Report: End ‘demonization’ of female genital mutilation
From the Telegraph, CBC Canada and WND
At least 200 million women and girls worldwide have been subjected to female genital mutilation (FGM), but a new study claims the barbaric practice could be quelled by the introduction of “vulvar nicks.”
The controversial paper suggests that making small incisions in female genitals would be a suitable ‘compromise’ that wouldn’t cause severe damage to recipients, and could stop the procedure from being forced underground.
Dr Kavita Shah Arora, one of the authors of the study, explained that this conclusion had arisen out of a “pragmatic” need to address FGM.
The practice, common across the Mideast and Africa, is outlawed in Europe, but a new report authored by gynecologists Drs. Kavita Shah Arora and Allan J. Jacobs, and published in the Journal of Medical Ethics, calls on the West to “adopt a more nuanced position that acknowledges a wide spectrum of procedures that alter female genitalia.”
Arora of the Department of Bioethics, Case Western Reserve University, and Jacobs, professor of Obstetrics and Gynecology and Associate Faculty in Bioethics, Stony Brook University, argue milder forms of female genital mutilation – FGM – should be classified alongside male circumcision, vaginal cosmetic surgery and breast implants to prevent it being “demonized.” Changing the way the procedure is defined and viewed can protect young women from more severe forms of cutting, they said.
In keeping with their compromise between Western and Shariah law, the authors propose changing the name of the Muslim practice from FGM to FGA – female genital alteration,
“We are not arguing that any procedure on the female genitalia is desirable,” they said. “Rather, we only argue that certain procedures ought to be tolerated by liberal societies.”

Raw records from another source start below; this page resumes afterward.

===== src/hw/rtl/p2sm_pkg.sv =====
// ----------------------------------------------------------------------------
// p2sm_pkg
// Shared types, constants and codes for the PS/2 to serial mouse converter.
// ----------------------------------------------------------------------------
package p2sm_pkg;

	localparam int ACC_WIDTH_DEF     = 16;
	localparam int DIVISOR_LIMIT_DEF = 8;
	localparam int DIV_W             = 4;

	typedef enum logic [1:0] {
		OP_PACKET  = 2'd0,
		OP_REPORT  = 2'd1,
		OP_SET_DIV = 2'd2,
		OP_NONE    = 2'd3
	} opcode_t;

	localparam logic [1:0] PM_THREE   = 2'd0;
	localparam logic [1:0] PM_WHEEL   = 2'd1;
	localparam logic [1:0] PM_HDR_TWO = 2'd2;
	localparam logic [1:0] PM_HDR_ONE = 2'd3;

	localparam logic [1:0] WK_NONE  = 2'd0;
	localparam logic [1:0] WK_WHEEL = 2'd1;
	localparam logic [1:0] WK_FIVE  = 2'd2;

	localparam logic CFG_PROTOCOL = 1'b0;
	localparam logic CFG_WHEEL    = 1'b1;

	typedef enum logic [3:0] {
		ST_IDLE,
		ST_CHECK,
		ST_DIV_X,
		ST_DIV_Y,
		ST_SCALE,
		ST_REDIV,
		ST_SCALE2,
		ST_EMIT,
		ST_WAIT
	} state_t;

	typedef struct packed {
		logic do_packet;
		logic do_setdiv;
		logic do_report;
		logic do_clear;
		logic div_start;
		logic div_sel_y;
		logic scale;
		logic build;
		logic second;
		logic emit_load;
		logic emit_adv;
	} cmd_t;

	typedef struct packed {
		logic idle_report;
		logic serial_on;
		logic div_done;
		logic small_div;
		logic hdr_two;
		logic emit_last;
	} sts_t;

endpackage


===== src/hw/rtl/p2sm_ctrl.sv =====
// ----------------------------------------------------------------------------
// p2sm_ctrl
// Sequencer: decodes the item, steps the division and scaling, drives output.
// ----------------------------------------------------------------------------
module p2sm_ctrl
	import p2sm_pkg::*;
(
	input  logic       clk,
	input  logic       arst_n,
	input  logic       in_valid,
	input  logic [1:0] opcode,
	input  logic       out_ready,
	input  sts_t       sts,
	output logic       in_ready,
	output logic       out_valid,
	output cmd_t       cmd
);

	state_t state_q, state_nxt;
	logic   second_q;

	always_ff @(posedge clk or negedge arst_n) begin
		if (!arst_n) begin
			state_q  <= ST_IDLE;
			second_q <= 1'b0;
		end else begin
			state_q <= state_nxt;
			if (state_q == ST_CHECK) second_q <= 1'b0;
			else if (state_q == ST_SCALE && sts.hdr_two) second_q <= 1'b1;
			else if (state_q == ST_SCALE2) second_q <= 1'b0;
		end
	end

	always_comb begin
		state_nxt = state_q;
		case (state_q)
			ST_IDLE: begin
				if (in_valid && opcode == OP_REPORT) state_nxt = ST_CHECK;
			end
			ST_CHECK: begin
				if (sts.idle_report || !sts.serial_on) state_nxt = ST_IDLE;
				else if (sts.small_div) state_nxt = ST_SCALE;
				else state_nxt = ST_DIV_X;
			end
			ST_DIV_X: if (sts.div_done) state_nxt = ST_DIV_Y;
			ST_DIV_Y: if (sts.div_done) state_nxt = second_q ? ST_SCALE2 : ST_SCALE;
			ST_SCALE: begin
				if (sts.hdr_two && !sts.small_div) state_nxt = ST_REDIV;
				else if (sts.hdr_two) state_nxt = ST_SCALE2;
				else state_nxt = ST_EMIT;
			end
			ST_REDIV:  state_nxt = ST_DIV_X;
			ST_SCALE2: state_nxt = ST_EMIT;
			ST_EMIT:   state_nxt = ST_WAIT;
			ST_WAIT: begin
				if (out_ready && sts.emit_last) state_nxt = ST_IDLE;
			end
			default: state_nxt = ST_IDLE;
		endcase
	end

	always_comb begin
		cmd       = '0;
		in_ready  = 1'b0;
		out_valid = 1'b0;
		case (state_q)
			ST_IDLE: begin
				in_ready      = 1'b1;
				cmd.do_packet = in_valid && opcode == OP_PACKET;
				cmd.do_setdiv = in_valid && opcode == OP_SET_DIV;
				cmd.do_report = in_valid && opcode == OP_REPORT;
			end
			ST_CHECK: begin
				cmd.do_clear  = !sts.idle_report && !sts.serial_on;
				cmd.div_start = !sts.idle_report && sts.serial_on && !sts.small_div;
			end
			ST_DIV_X: begin
				cmd.div_start = sts.div_done;
				cmd.div_sel_y = sts.div_done;
			end
			ST_DIV_Y: cmd.div_sel_y = 1'b1;
			ST_SCALE: begin
				cmd.scale = 1'b1;
				cmd.build = 1'b1;
			end
			ST_REDIV: cmd.div_start = 1'b1;
			ST_SCALE2: begin
				cmd.scale  = 1'b1;
				cmd.second = 1'b1;
			end
			ST_EMIT: cmd.emit_load = 1'b1;
			ST_WAIT: begin
				out_valid    = 1'b1;
				cmd.emit_adv = out_ready;
			end
			default: ;
		endcase
	end

endmodule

Changing the name, they said, reflects variations in the procedure and risks, while minimizing “demonization” of a widespread cultural and religious practice.
“In order to better protect female children from the serious and long-term harms of some types of non-therapeutic FGA, we must adopt a more nuanced position that acknowledges a wide spectrum of procedures that alter female genitalia,” they wrote.
From an interview in Canada
…Your paper says that banning most minor forms is culturally insensitive supremacist and discriminatory toward women, how so?
DR. ALLAN JACOBS: It’s culturally insensitive in that if these things are important to people then we’re telling them that they’re wrong, that they’re a criminal. . . if the culture is strange, if the culture is more exotic, if the culture is perhaps one that a lot of people don’t like, than even the most minor procedures such as the vulvar nick, are criminal and that sounds discriminatory.
A focus on stopping those who perform it, rather than coming up with alternative means of cutting girls’ genitals, would be a real solution.